__Instructions to follow__:
Each line below should be copied exactly as it stands.

─── Given entries ───

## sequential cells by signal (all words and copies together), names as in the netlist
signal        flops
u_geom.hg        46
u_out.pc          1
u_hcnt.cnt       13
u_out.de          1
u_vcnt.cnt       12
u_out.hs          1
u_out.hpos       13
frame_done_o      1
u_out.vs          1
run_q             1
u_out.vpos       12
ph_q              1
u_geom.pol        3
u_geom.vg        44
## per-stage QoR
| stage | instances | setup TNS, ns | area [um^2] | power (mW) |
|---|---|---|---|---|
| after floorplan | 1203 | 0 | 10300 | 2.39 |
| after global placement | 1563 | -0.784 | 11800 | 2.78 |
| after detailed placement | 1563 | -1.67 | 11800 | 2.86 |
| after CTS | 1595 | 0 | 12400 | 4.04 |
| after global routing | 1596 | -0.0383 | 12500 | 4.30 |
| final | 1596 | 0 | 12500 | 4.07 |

───

__Written solution__:
## sequential cells by signal (all words and copies together), names as in the netlist
signal        flops
u_geom.hg        46
u_out.pc          1
u_hcnt.cnt       13
u_out.de          1
u_vcnt.cnt       12
u_out.hs          1
u_out.hpos       13
frame_done_o      1
u_out.vs          1
run_q             1
u_out.vpos       12
ph_q              1
u_geom.pol        3
u_geom.vg        44
## per-stage QoR
| stage | instances | setup TNS, ns | area [um^2] | power (mW) |
|---|---|---|---|---|
| after floorplan | 1203 | 0 | 10300 | 2.39 |
| after global placement | 1563 | -0.784 | 11800 | 2.78 |
| after detailed placement | 1563 | -1.67 | 11800 | 2.86 |
| after CTS | 1595 | 0 | 12400 | 4.04 |
| after global routing | 1596 | -0.0383 | 12500 | 4.30 |
| final | 1596 | 0 | 12500 | 4.07 |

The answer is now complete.